Israel has acknowledged more than 50 missile strikes on its territory during the 12-day conflict. Twenty-eight people were killed on Israeli soil. But because of the restrictions on filming, drone footage and precise location disclosure, the full extent of physical damage from Iranian strikes inside Israel remains unknown. Damage at or near oil refineries, military installations and infrastructure went largely undocumented by independent press. The Israeli government's account, filtered through prior-approved broadcasts, is the primary public record.

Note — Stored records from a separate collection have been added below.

<file path="src/hw/rtl/csl_pkg.sv">
package csl_pkg;

    typedef struct packed {
        logic [7:0] text_byte;
        logic       end_of_text;
    } lex_in_t;

    typedef struct packed {
        logic [5:0]  token_kind;
        logic [15:0] start_offset;
        logic [30:0] token_value;
        logic [15:0] token_length;
        logic        last_of_run;
    } lex_out_t;

    typedef enum logic [3:0] {
        M_START,
        M_HELD,
        M_IDENT,
        M_NUMBER,
        M_STRING,
        M_CHAR_FIRST,
        M_CHAR_SKIP,
        M_LINE,
        M_BLOCK,
        M_STAR,
        M_ERROR
    } lex_mode_t;

    localparam logic [5:0]  K_DOUBLE_BASE = 6'd17;
    localparam logic [5:0]  K_KEYWORD_BASE = 6'd27;
    localparam logic [5:0]  K_NUM   = 6'd35;
    localparam logic [5:0]  K_STR   = 6'd36;
    localparam logic [5:0]  K_IDENT = 6'd37;
    localparam logic [5:0]  K_EOF   = 6'd38;
    localparam logic [5:0]  K_ERR   = 6'd39;
    localparam logic [5:0]  K_NONE  = 6'd63;
    localparam logic [30:0] NUM_MAX = 31'h7FFF_FFFF;
    localparam logic [15:0] RUN_MAX = 16'hFFFF;
    localparam int          KW_COUNT = 8;
    localparam int          KW_CHARS = 8;

    // keyword text, first character in the low byte
    localparam logic [KW_CHARS*8-1:0] KW_TEXT [KW_COUNT] = '{
        {16'h0, "nruter"},
        {16'h0, "foezis"},
        {24'h0, "elihw"},
        {32'h0, "rahc"},
        {32'h0, "esle"},
        {40'h0, "tni"},
        {40'h0, "rof"},
        {48'h0, "fi"}
    };
    localparam logic [3:0] KW_LEN [KW_COUNT] = '{4'd6, 4'd6, 4'd5, 4'd4, 4'd4, 4'd3, 4'd3, 4'd2};

    function automatic logic [5:0] single_kind(input logic [7:0] b);
        logic [5:0] k;
        k = K_NONE;
        unique case (b)
            "+": k = 6'd0;
            "-": k = 6'd1;
            "*": k = 6'd2;
            "/": k = 6'd3;
            "%": k = 6'd4;
            ")": k = 6'd5;
            "(": k = 6'd6;
            "<": k = 6'd7;
            ">": k = 6'd8;
            "=": k = 6'd9;
            ";": k = 6'd10;
            "{": k = 6'd11;
            "}": k = 6'd12;
            ",": k = 6'd13;
            "&": k = 6'd14;
            "[": k = 6'd15;
            "]": k = 6'd16;
            default: k = K_NONE;
        endcase
        return k;
    endfunction

    function automatic logic can_pair(input logic [7:0] b);
        return b == "=" || b == "!" || b == "<" || b == ">" || b == "&" ||
               b == "|" || b == "+" || b == "-" || b == "*" || b == "/";
    endfunction

    function automatic logic [5:0] double_kind(input logic [7:0] h, input logic [7:0] b);
        logic [5:0] k;
        k = K_NONE;
        if (b == "=") begin
            unique case (h)
                "=": k = K_DOUBLE_BASE;
                "!": k = K_DOUBLE_BASE + 6'd1;
                "<": k = K_DOUBLE_BASE + 6'd2;
                ">": k = K_DOUBLE_BASE + 6'd3;
                "+": k = K_DOUBLE_BASE + 6'd6;
                "-": k = K_DOUBLE_BASE + 6'd7;
                "*": k = K_DOUBLE_BASE + 6'd8;
                "/": k = K_DOUBLE_BASE + 6'd9;
                default: k = K_NONE;
            endcase
        end else if (h == "&" && b == "&") begin
            k = K_DOUBLE_BASE + 6'd4;
        end else if (h == "|" && b == "|") begin
            k = K_DOUBLE_BASE + 6'd5;
        end
        return k;
    endfunction

    function automatic logic is_space(input logic [7:0] b);
        return b == 8'h20 || (b >= 8'h09 && b <= 8'h0D);
    endfunction

    function automatic logic is_digit(input logic [7:0] b);
        return b >= "0" && b <= "9";
    endfunction

    function automatic logic is_word(input logic [7:0] b);
        return (b >= "a" && b <= "z") || (b >= "A" && b <= "Z") || is_digit(b) || b == "_";
    endfunction

endpackage

</file>
<file path="src/hw/rtl/c_subset_lexer_unit.sv">
// Byte-serial lexer for a small C subset. One source byte (or an end-of-text
// marker) is taken per request; the lexer state registers are updated in the
// same cycle and each request yields zero, one or two tokens (kind, start
// offset, value, length), the last one flagged with last_of_run. Tokens go into
// a four-entry output queue and leave it in order. A request is taken in every
// cycle while the queue has room for two tokens: sustained rate is one byte per
// cycle; a run of bytes that each yield two tokens (a closing token plus a
// one-character operator, an error token or the end token) is held to the
// output rate of one token per cycle. Whitespace and comments are skipped,
// numbers saturate at 2^31-1, and after an error all bytes are dropped until
// the end marker, which returns the lexer to reset.
module c_subset_lexer_unit #(
    parameter int MAX_TEXT_LENGTH    = 65536,
    parameter int KEYWORD_MAX_LENGTH = 6
) (
    input  logic              clk,
    input  logic              rst_n,
    input  logic              in_valid,
    output logic              in_ready,
    input  csl_pkg::lex_in_t  in_data,
    output logic              out_valid,
    input  logic              out_ready,
    output csl_pkg::lex_out_t out_data
);
    import csl_pkg::*;

    localparam int POS_W = $clog2(MAX_TEXT_LENGTH);
    localparam logic [POS_W-1:0] POS_LAST = POS_W'(MAX_TEXT_LENGTH - 1);

    // lexer state
    lex_mode_t        mode_reg, mode_next;
    logic [7:0]       held_reg, held_next;
    logic [7:0]       prefix_reg [KEYWORD_MAX_LENGTH];
    logic [15:0]      run_reg, run_next;
    logic [30:0]      acc_reg, acc_next;
    logic [POS_W-1:0] start_reg, start_next;
    logic [POS_W-1:0] pos_reg, pos_next;

    // output queue
    lex_out_t   q_reg [4];
    logic [1:0] rd_reg, wr_reg;
    logic [2:0] cnt_reg, cnt_next;

    logic       in_acc, out_acc;
    logic [7:0] b;
    logic       pfx_we;

    // token slots: close of the current token, then a follow-on token
    logic       close_v, follow_v;
    lex_out_t   close_tok, follow_tok;
    lex_out_t   push0, push1;
    logic [1:0] push_n;

    // start_byte outcome
    lex_mode_t        sb_mode;
    logic             sb_emit;
    lex_out_t         sb_tok;
    logic             sb_set_start, sb_pfx, sb_acc, sb_run, sb_held;

    // keyword lookup
    logic [KW_CHARS*8-1:0] pfx_flat;
    logic [5:0]            word_kind;
    logic                  kw_hit;

    // number step
    logic [34:0] prod;
    logic [30:0] acc_step;

    logic [15:0] start16, pos16;
    logic [5:0]  held_single, dbl;

    assign in_acc  = in_valid && in_ready;
    assign out_acc = out_valid && out_ready;
    assign b       = in_data.text_byte;
    assign start16 = 16'(start_reg);
    assign pos16   = 16'(pos_reg);
    assign held_single = single_kind(held_reg);
    assign dbl     = double_kind(held_reg, b);

    always_comb
    begin
        pfx_flat = '0;
        for (int j = 0; j < KEYWORD_MAX_LENGTH && j < KW_CHARS; j++)
        begin
            pfx_flat[j*8 +: 8] = prefix_reg[j];
        end
    end

    always_comb
    begin
        logic same;
        kw_hit = 1'b0;
        word_kind = K_IDENT;
        for (int k = 0; k < KW_COUNT; k++)
        begin
            same = (run_reg == 16'(KW_LEN[k]));
            for (int i = 0; i < KW_CHARS; i++)
            begin
                if (i < int'(KW_LEN[k]) && pfx_flat[i*8 +: 8] != KW_TEXT[k][i*8 +: 8])
                    same = 1'b0;
            end
            if (same && !kw_hit)
            begin
                kw_hit = 1'b1;
                word_kind = K_KEYWORD_BASE + 6'(k);
            end
        end
    end

    always_comb
    begin
        prod = ({4'b0, acc_reg} << 3) + ({4'b0, acc_reg} << 1) + 35'(b - "0");
        acc_step = (prod > 35'(NUM_MAX)) ? NUM_MAX : prod[30:0];
    end

    // what a byte does at the start of a token
    always_comb
    begin
        sb_mode = M_START;
        sb_emit = 1'b0;
        sb_tok = '0;
        sb_set_start = 1'b0;
        sb_pfx = 1'b0;
        sb_acc = 1'b0;
        sb_run = 1'b0;
        sb_held = 1'b0;
        if (!is_space(b))
        begin
            sb_set_start = 1'b1;
            sb_tok.start_offset = pos16;
            if (b == "\"")
            begin
                sb_mode = M_STRING;
                sb_run = 1'b1;
            end else if (b == "'")
            begin
                sb_mode = M_CHAR_FIRST;
            end else if (is_digit(b))
            begin
                sb_mode = M_NUMBER;
                sb_acc = 1'b1;
            end else if (is_word(b))
            begin
                sb_mode = M_IDENT;
                sb_run = 1'b1;
                sb_pfx = 1'b1;
            end else if (can_pair(b))
            begin
                sb_mode = M_HELD;
                sb_held = 1'b1;
            end else if (single_kind(b) != K_NONE)
            begin
                sb_emit = 1'b1;
                sb_tok.token_kind = single_kind(b);
            end else
            begin
                sb_emit = 1'b1;
                sb_tok.token_kind = K_ERR;
                sb_mode = M_ERROR;
            end
        end
    end

    // one request: state update and up to two tokens
    always_comb
    begin
        logic do_sb;
        do_sb = 1'b0;
        mode_next = mode_reg;
        held_next = held_reg;
        run_next = run_reg;
        acc_next = acc_reg;
        start_next = start_reg;
        pos_next = (pos_reg == POS_LAST) ? '0 : pos_reg + 1'b1;
        pfx_we = 1'b0;
        close_v = 1'b0;
        close_tok = '0;
        close_tok.start_offset = start16;
        follow_v = 1'b0;
        follow_tok = '0;
        if (in_data.end_of_text)
        begin
            follow_tok.token_kind = K_EOF;
            follow_tok.start_offset = pos16;
            unique case (mode_reg)
                M_HELD:
                begin
                    close_v = 1'b1;
                    close_tok.token_kind = (held_single == K_NONE) ? K_ERR : held_single;
                    follow_v = (held_single != K_NONE);
                end
                M_IDENT:
                begin
                    close_v = 1'b1;
                    close_tok.token_kind = word_kind;
                    close_tok.token_length = kw_hit ? 16'd0 : run_reg;
                    follow_v = 1'b1;
                end
                M_NUMBER:
                begin
                    close_v = 1'b1;
                    close_tok.token_kind = K_NUM;
                    close_tok.token_value = acc_reg;
                    follow_v = 1'b1;
                end
                M_STRING, M_CHAR_FIRST, M_CHAR_SKIP, M_BLOCK, M_STAR:
                begin
                    close_v = 1'b1;
                    close_tok.token_kind = K_ERR;
                end
                M_ERROR: ;
                default: follow_v = 1'b1;
            endcase
            mode_next = M_START;
            held_next = '0;
            run_next = '0;
            acc_next = '0;
            start_next = '0;
            pos_next = '0;
        end else
        begin
            unique case (mode_reg)
                M_HELD:
                begin
                    if (held_reg == "/" && b == "/")
                        mode_next = M_LINE;
                    else if (held_reg == "/" && b == "*")
                        mode_next = M_BLOCK;
                    else if (dbl != K_NONE)
                    begin
                        close_v = 1'b1;
                        close_tok.token_kind = dbl;
                        mode_next = M_START;
                    end else if (held_single == K_NONE)
                    begin
                        close_v = 1'b1;
                        close_tok.token_kind = K_ERR;
                        mode_next = M_ERROR;
                    end else
                    begin
                        close_v = 1'b1;
                        close_tok.token_kind = held_single;
                        do_sb = 1'b1;
                    end
                end
                M_IDENT:
                begin
                    if (is_word(b))
                    begin
                        pfx_we = (run_reg < 16'(KEYWORD_MAX_LENGTH));
                        if (run_reg != RUN_MAX)
                            run_next = run_reg + 16'd1;
                    end else
                    begin
                        close_v = 1'b1;
                        close_tok.token_kind = word_kind;
                        close_tok.token_length = kw_hit ? 16'd0 : run_reg;
                        do_sb = 1'b1;
                    end
                end
                M_NUMBER:
                begin
                    if (is_digit(b))
                        acc_next = acc_step;
                    else
                    begin
                        close_v = 1'b1;
                        close_tok.token_kind = K_NUM;
                        close_tok.token_value = acc_reg;
                        do_sb = 1'b1;
                    end
                end
                M_STRING:
                begin
                    if (b == "\"")
                    begin
                        close_v = 1'b1;
                        close_tok.token_kind = K_STR;
                        close_tok.token_length = run_reg;
                        mode_next = M_START;
                    end else if (run_reg != RUN_MAX)
                        run_next = run_reg + 16'd1;
                end
                M_CHAR_FIRST:
                begin
                    if (b == "'")
                    begin
                        close_v = 1'b1;
                        close_tok.token_kind = K_ERR;
                        close_tok.start_offset = pos16;
                        mode_next = M_ERROR;
                    end else
                    begin
                        acc_next = 31'(b);
                        mode_next = M_CHAR_SKIP;
                    end
                end
                M_CHAR_SKIP:
                begin
                    if (b == "'")
                    begin
                        close_v = 1'b1;
                        close_tok.token_kind = K_NUM;
                        close_tok.token_value = acc_reg;
                        mode_next = M_START;
                    end
                end
                M_LINE:  if (b == 8'h0A) mode_next = M_START;
                M_BLOCK: if (b == "*") mode_next = M_STAR;
                M_STAR:
                begin
                    if (b == "/")
                        mode_next = M_START;
                    else if (b != "*")
                        mode_next = M_BLOCK;
                end
                M_ERROR: ;
                default: do_sb = 1'b1;
            endcase
            if (do_sb)
            begin
                mode_next = sb_mode;
                follow_v = sb_emit;
                follow_tok = sb_tok;
                if (sb_set_start) start_next = pos_reg;
                if (sb_acc) acc_next = 31'(b - "0");
                if (sb_run) run_next = (sb_mode == M_IDENT) ? 16'd1 : 16'd0;
                if (sb_held) held_next = b;
                pfx_we = sb_pfx;
            end
        end
    end

    // pack the tokens into queue slots, last one flagged
    always_comb
    begin
        push0 = close_v ? close_tok : follow_tok;
        push1 = follow_tok;
        push_n = 2'(close_v) + 2'(follow_v);
        push0.last_of_run = (push_n == 2'd1);
        push1.last_of_run = 1'b1;
    end

    assign in_ready  = (cnt_reg <= 3'd2);
    assign out_valid = (cnt_reg != 3'd0);
    assign out_data  = q_reg[rd_reg];

    always_comb
    begin
        cnt_next = cnt_reg + (in_acc ? 3'(push_n) : 3'd0) - (out_acc ? 3'd1 : 3'd0);
    end

    always_ff @(posedge clk or negedge rst_n)
    begin
        if (!rst_n)
        begin
            mode_reg  <= M_START;
            held_reg  <= '0;
            run_reg   <= '0;
            acc_reg   <= '0;
            start_reg <= '0;
            pos_reg   <= '0;
            rd_reg    <= '0;
            wr_reg    <= '0;
            cnt_reg   <= '0;
        end else
        begin
            if (in_acc)
            begin
                mode_reg  <= mode_next;
                held_reg  <= held_next;
                run_reg   <= run_next;
                acc_reg   <= acc_next;
                start_reg <= start_next;
                pos_reg   <= pos_next;
                wr_reg    <= wr_reg + push_n;
            end
            if (out_acc)
                rd_reg <= rd_reg + 2'd1;
            cnt_reg <= cnt_next;
        end
    end

    // prefix bytes: written at the current word length
    always_ff @(posedge clk)
    begin
        if (in_acc && pfx_we)
        begin
            for (int j = 0; j < KEYWORD_MAX_LENGTH; j++)
            begin
                if (run_next == 16'(j + 1))
                    prefix_reg[j] <= b;
            end
        end
    end

    always_ff @(posedge clk)
    begin
        if (in_acc && push_n != 2'd0)
            q_reg[wr_reg] <= push0;
        if (in_acc && push_n == 2'd2)
            q_reg[wr_reg + 2'd1] <= push1;
    end

`ifndef ASSERT_OFF
    a_queue_bound: assert property (@(posedge clk) disable iff (!rst_n)
        cnt_reg <= 3'd4)
        else $error("token queue overflow");

    a_eof_resets: assert property (@(posedge clk) disable iff (!rst_n)
        (in_acc && in_data.end_of_text) |=> (pos_reg == '0 && mode_reg == M_START))
        else $error("end marker did not reset lexer");

    a_error_drops: assert property (@(posedge clk) disable iff (!rst_n)
        (in_acc && mode_reg == M_ERROR) |-> (push_n == 2'd0))
        else $error("token produced while in error mode");

    a_error_last: assert property (@(posedge clk) disable iff (!rst_n)
        (in_acc && push_n != 2'd0 && mode_next == M_ERROR && !in_data.end_of_text)
        |-> ((push_n == 2'd1 ? push0.token_kind : push1.token_kind) == K_ERR))
        else $error("error mode entered without error token");
`endif

endmodule

</file>
<file path="config.mk">
export PLATFORM = sky130hd
export DESIGN_NAME = c_subset_lexer_unit
export DESIGN_NICKNAME = d
export VERILOG_FILES = /design/src/hw/rtl/csl_pkg.sv /design/src/hw/rtl/c_subset_lexer_unit.sv
export SDC_FILE = /design/constraint.sdc
export NUM_CORES = 1
export LEC_CHECK = 0
export ABC_AREA = 0
export BUFFER_PORTS_ARGS = -buffer_cell sky130_fd_sc_hd__buf_2
export CELL_PAD_IN_SITES_DETAIL_PLACEMENT = 0
export CELL_PAD_IN_SITES_GLOBAL_PLACEMENT = 1
export CORE_ASPECT_RATIO = 1.25
export CORE_MARGIN = 5
export CORE_UTILIZATION = 45
export DETAILED_ROUTE_END_ITERATION = 8
export GPL_TIMING_DRIVEN = 0
export HOLD_SLACK_MARGIN = 0.12
export PLACE_DENSITY_LB_ADDON = 0.1
export SYNTH_ARGS = -nofsm -noshare
export SYNTH_HDL_FRONTEND = slang
export SYNTH_SLANG_ARGS = --single-unit
</file>
<file path="constraint.sdc">
create_clock -name clk -period 6.15 [get_ports clk]
set_input_delay 1.23 -clock clk [delete_from_list [all_inputs] [get_ports clk]]
set_output_delay 1.23 -clock clk [all_outputs]
set_load 0.01 [all_outputs]
</file>
# Word-level counts from Yosys, hierarchy flattened
# Memories as Yosys holds them, arrays and structs flattened.
# Cells that the tools add are included.
# classes
eq_ne,110
reduce_logical,58
n_addsub,12
n_mux,224
magnitude_cmp,11
# ops
operator,n
2-to-1 mux 31 bit,9
2-to-1 mux 16 bit,17
"equality test 8 x 6 -> 1 bit, second input constant",31
"!= test 8 x 7 -> 1 bit, second input constant",29
one-hot mux 6 bit (17 select lines),2
2-to-1 mux 6 bit,32
2-to-1 mux 70 bit,2
one-hot mux 31 bit (2 select lines),2
2-to-1 mux 1 bit,112
"equality test 16 x 3 -> 1 bit, second input constant",6
"equality test 8 x 7 -> 1 bit, second input constant",11
2-to-1 mux 4 bit,20
2-to-1 mux 22 bit,3
"equality test 16 x 2 -> 1 bit, second input constant",4
2-to-1 mux 8 bit,8
one-hot mux 16 bit (2 select lines),2
2-to-1 mux 48 bit,1
one-hot mux 6 bit (8 select lines),1
OR reduction 8 bit,6
2-to-1 mux 47 bit,1
one-hot mux 6 bit (6 select lines),1
adder 34 x 32 -> 35 bit,1
adder 35 bit,1
"> comparator 35 x 31 -> 1 bit, second input constant",1
other kinds (51),112
# word_totals
ram_bits,328
mem_count,2
input_bits,13
ff_bits,98
word_cells,426
output_inout_bits,72
# mem_list
memory,depth,word_bits,read_ports,rd_clocked_by_memory_dff,write_ports,line_no,rtl
q_reg,4,70,1,0,2,c_subset_lexer_unit.sv:40,lex_out_t q_reg [4];
prefix_reg,6,8,6,0,1,c_subset_lexer_unit.sv:33,logic [7:0] prefix_reg [KEYWORD_MAX_LENGTH];

# Longest topological paths before layout
# logic_depth
ltp_word,39
ltp_mapped,21
mapped_depth_nobuf,19

# Least setup slack after synthesis
# OpenSTA, ideal clock, no wires.
# synth_timing
path_kind,input port to flip-flop
start,input in_data[5] (netlist name)
end,register acc_reg[10]
arrival_ns,7.351
setup_time_ns,0.127
path_slack_ns,-1.328
stages,16
n_path_buf,3
t_required_ns,6.023
path_cell_list,ha_1 clkbuf_1 nor3_1 fa_1 ha_1 nand3_1 nor3_1 nor2_1 o21ai_0 a31oi_1 nor4b_1 o211ai_1 clkbuf_1 clkbuf_1 o31ai_1 nand2_1
# synth_via
elab_chain_len,13
elab_cells_between_ends,55
cone_classes,add/sub (3); order compare (9); eq/ne (10); mux (21); reduce/logical (12)
# synth_lines
element,line_no,rtl
start: declaration,c_subset_lexer_unit.sv:20,"input csl_pkg::lex_in_t in_data,"
"parallel branches: the longest is 11 deep, another holds adder 35 bit",n/a,
2-to-1 mux 31 bit *,c_subset_lexer_unit.sv:320,if (do_sb)
2-to-1 mux 31 bit *,c_subset_lexer_unit.sv:181,if (in_data.end_of_text)
end signal: assignment,c_subset_lexer_unit.sv:373,acc_reg <= acc_next;
end: declaration,c_subset_lexer_unit.sv:35,"logic [30:0] acc_reg, acc_next;"
# Every way passes the cells marked *. The select of a mux whose other input is x is not followed.
# A chain may end at the register's enable or synchronous reset.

That information gap cuts both ways. It prevents Iranian forces from assessing strike accuracy in real time. It also prevents the Israeli public and international observers from independently verifying the government's account of what happened, where strikes landed, what was damaged and who was killed. In a democracy, those two functions, military operational security and civilian accountability, are in inherent tension, and the balance struck during wartime has consequences long after the shooting stops.

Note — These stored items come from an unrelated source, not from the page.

$ cat src/rtl/mrf_if.sv
interface mrf_req_if;
   logic        valid;
   logic        ready;
   logic        opcode;
   logic [7:0]  slave_address;
   logic [15:0] register_address;
   logic [15:0] register_value;

   modport source (output valid, output opcode, output slave_address,
                   output register_address, output register_value, input ready);
   modport sink   (input valid, input opcode, input slave_address,
                   input register_address, input register_value, output ready);
endinterface

interface mrf_rsp_if;
   logic       valid;
   logic       ready;
   logic [7:0] frame_byte;
   logic       last_byte;

   modport source (output valid, output frame_byte, output last_byte, input ready);
   modport sink   (input valid, input frame_byte, input last_byte, output ready);
endinterface

$ cat src/rtl/mrf_front.sv
module mrf_front (
   input  logic                 clock,
   input  logic                 reset,
   mrf_req_if.sink              req_ch,
   output logic                 push_valid,
   input  logic                 push_ready,
   output mrf_pkg::mrf_desc_type push_data
);
   import mrf_pkg::*;

   logic         valid_ff, valid_in;
   mrf_desc_type desc_ff, desc_in;
   logic         req_fire;

   assign req_ch.ready = !valid_ff || push_ready;
   assign req_fire     = req_ch.valid && req_ch.ready;

   always_comb begin
      valid_in = valid_ff;
      desc_in  = desc_ff;
      if (req_fire) begin
         valid_in                 = 1'b1;
         desc_in.is_write         = (req_ch.opcode == OP_WRITE);
         desc_in.slave_address    = req_ch.slave_address;
         desc_in.register_address = req_ch.register_address;
         desc_in.register_value   = req_ch.register_value;
      end else if (push_ready) begin
         valid_in = 1'b0;
      end
   end

   always_ff @(posedge clock) begin
      if (reset) begin
         valid_ff <= 1'b0;
      end else begin
         valid_ff <= valid_in;
      end
      desc_ff <= desc_in;
   end

   assign push_valid = valid_ff;
   assign push_data  = desc_ff;

endmodule

$ cat src/rtl/mrf_queue.sv
module mrf_queue (
   input  logic                 clock,
   input  logic                 reset,
   input  logic                 push_valid,
   output logic                 push_ready,
   input  mrf_pkg::mrf_desc_type push_data,
   output logic                 pop_valid,
   input  logic                 pop_ready,
   output mrf_pkg::mrf_desc_type pop_data
);
   import mrf_pkg::*;

   mrf_desc_type               entry_ff [QUEUE_DEPTH];
   logic [QUEUE_PTR_W-1:0]     wr_ptr_ff, wr_ptr_in;
   logic [QUEUE_PTR_W-1:0]     rd_ptr_ff, rd_ptr_in;
   logic [QUEUE_CNT_W-1:0]     count_ff, count_in;
   logic                       push, pop;

   function automatic logic [QUEUE_PTR_W-1:0] ptr_next(input logic [QUEUE_PTR_W-1:0] p);
      if (p == QUEUE_PTR_W'(QUEUE_DEPTH - 1)) begin
         return '0;
      end
      return p + QUEUE_PTR_W'(1);
   endfunction

   assign push_ready = (count_ff != QUEUE_CNT_W'(QUEUE_DEPTH));
   assign pop_valid  = (count_ff != '0);
   assign push       = push_valid && push_ready;
   assign pop        = pop_valid && pop_ready;
   assign pop_data   = entry_ff[rd_ptr_ff];

   always_comb begin
      wr_ptr_in = push ? ptr_next(wr_ptr_ff) : wr_ptr_ff;
      rd_ptr_in = pop  ? ptr_next(rd_ptr_ff) : rd_ptr_ff;
      count_in  = count_ff;
      if (push && !pop) begin
         count_in = count_ff + QUEUE_CNT_W'(1);
      end else if (pop && !push) begin
         count_in = count_ff - QUEUE_CNT_W'(1);
      end
   end

   always_ff @(posedge clock) begin
      if (reset) begin
         wr_ptr_ff <= '0;
         rd_ptr_ff <= '0;
         count_ff  <= '0;
      end else begin
         wr_ptr_ff <= wr_ptr_in;
         rd_ptr_ff <= rd_ptr_in;
         count_ff  <= count_in;
      end
      if (push) begin
         entry_ff[wr_ptr_ff] <= push_data;
      end
   end

endmodule

$ cat src/rtl/mrf_back.sv
module mrf_back (
   input  logic                 clock,
   input  logic                 reset,
   input  logic                 pop_valid,
   output logic                 pop_ready,
   input  mrf_pkg::mrf_desc_type pop_data,
   mrf_rsp_if.source            rsp_ch
);
   import mrf_pkg::*;

   logic             active_ff, active_in;
   logic [IDX_W-1:0] idx_ff, idx_in;
   logic [15:0]      crc_ff, crc_in;
   mrf_desc_type     desc_ff, desc_in;

   logic             rsp_fire, load;
   logic [IDX_W-1:0] crc_idx, last_idx;
   logic [7:0]       data_byte, out_byte;
   logic             is_last, in_crc;

   assign crc_idx  = desc_ff.is_write ? IDX_CRC_WR  : IDX_CRC_RD;
   assign last_idx = desc_ff.is_write ? IDX_LAST_WR : IDX_LAST_RD;
   assign is_last  = (idx_ff == last_idx);
   assign in_crc   = (idx_ff >= crc_idx);

   always_comb begin
      unique case (idx_ff)
         IDX_SLAVE:  data_byte = desc_ff.slave_address;
         IDX_FUNC:   data_byte = desc_ff.is_write ? FN_WRITE_MULTI : FN_READ_HOLDING;
         IDX_REG_HI: data_byte = desc_ff.register_address[15:8];
         IDX_REG_LO: data_byte = desc_ff.register_address[7:0];
         IDX_QTY_HI: data_byte = QUANTITY_HI;
         IDX_QTY_LO: data_byte = QUANTITY_LO;
         IDX_BCOUNT: data_byte = BYTE_COUNT_TWO;
         IDX_VAL_HI: data_byte = desc_ff.register_value[15:8];
         IDX_VAL_LO: data_byte = desc_ff.register_value[7:0];
         default:    data_byte = 8'h00;
      endcase
   end

   always_comb begin
      if (!in_crc) begin
         out_byte = data_byte;
      end else if (is_last) begin
         out_byte = crc_ff[15:8];
      end else begin
         out_byte = crc_ff[7:0];
      end
   end

   assign rsp_ch.valid      = active_ff;
   assign rsp_ch.frame_byte = out_byte;
   assign rsp_ch.last_byte  = is_last;

   assign rsp_fire  = rsp_ch.valid && rsp_ch.ready;
   assign pop_ready = !active_ff || (rsp_fire && is_last);
   assign load      = pop_valid && pop_ready;

   always_comb begin
      active_in = active_ff;
      idx_in    = idx_ff;
      crc_in    = crc_ff;
      desc_in   = desc_ff;
      if (load) begin
         active_in = 1'b1;
         idx_in    = '0;
         crc_in    = CRC_START;
         desc_in   = pop_data;
      end else if (rsp_fire) begin
         if (is_last) begin
            active_in = 1'b0;
         end else begin
            idx_in = idx_ff + IDX_W'(1);
         end
         // fold each data byte ahead of the crc field into the running crc as it leaves
         if (!in_crc) begin
            crc_in = {8'h00, crc_ff[15:8]} ^ crc_lut(crc_ff[7:0] ^ data_byte);
         end
      end
   end

   always_ff @(posedge clock) begin
      if (reset) begin
         active_ff <= 1'b0;
      end else begin
         active_ff <= active_in;
      end
      idx_ff  <= idx_in;
      crc_ff  <= crc_in;
      desc_ff <= desc_in;
   end

`ifndef SYNTHESIS
   a_idx_in_frame: assert property (@(posedge clock) disable iff (reset)
      active_ff |-> (idx_ff <= last_idx))
      else $error("byte index ran past end of frame");

   a_step: assert property (@(posedge clock) disable iff (reset)
      (rsp_fire && !is_last) |=> (active_ff && idx_ff == IDX_W'($past(idx_ff) + 4'd1)))
      else $error("frame did not advance by one byte");

   a_load: assert property (@(posedge clock) disable iff (reset)
      load |=> (active_ff && idx_ff == IDX_SLAVE && crc_ff == CRC_START))
      else $error("new frame did not start clean");

   a_no_pop_mid_frame: assert property (@(posedge clock) disable iff (reset)
      (active_ff && !(rsp_fire && is_last)) |-> !pop_ready)
      else $error("queue popped in the middle of a frame");
`endif

endmodule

Freedom House, which has tracked Israel's media freedom score at a consistent 3 out of 4 for nearly a decade, noted that state pressure on journalism within Israel predates the Gaza war and has deepened with each successive conflict. The question press freedom organizations are now asking is whether the wartime restrictions, with their criminal penalties, civilian enforcement squads and intelligence agency involvement, will be rolled back when the fighting ends, or whether they will become the new baseline.

When a government controls what images the world sees of a war fought in its name, does the security benefit of restricting the press outweigh the democratic cost of a public denied independent verification of official claims?

Sources

This report was compiled using information from Al Jazeera, Al-Monitor, the Committee to Protect Journalists, CNN, Arab News, TRT World, Turkish Minute, The Jerusalem Post, JURIST, +972 Magazine, Reporters Without Borders, Freedom House, and Index on Censorship.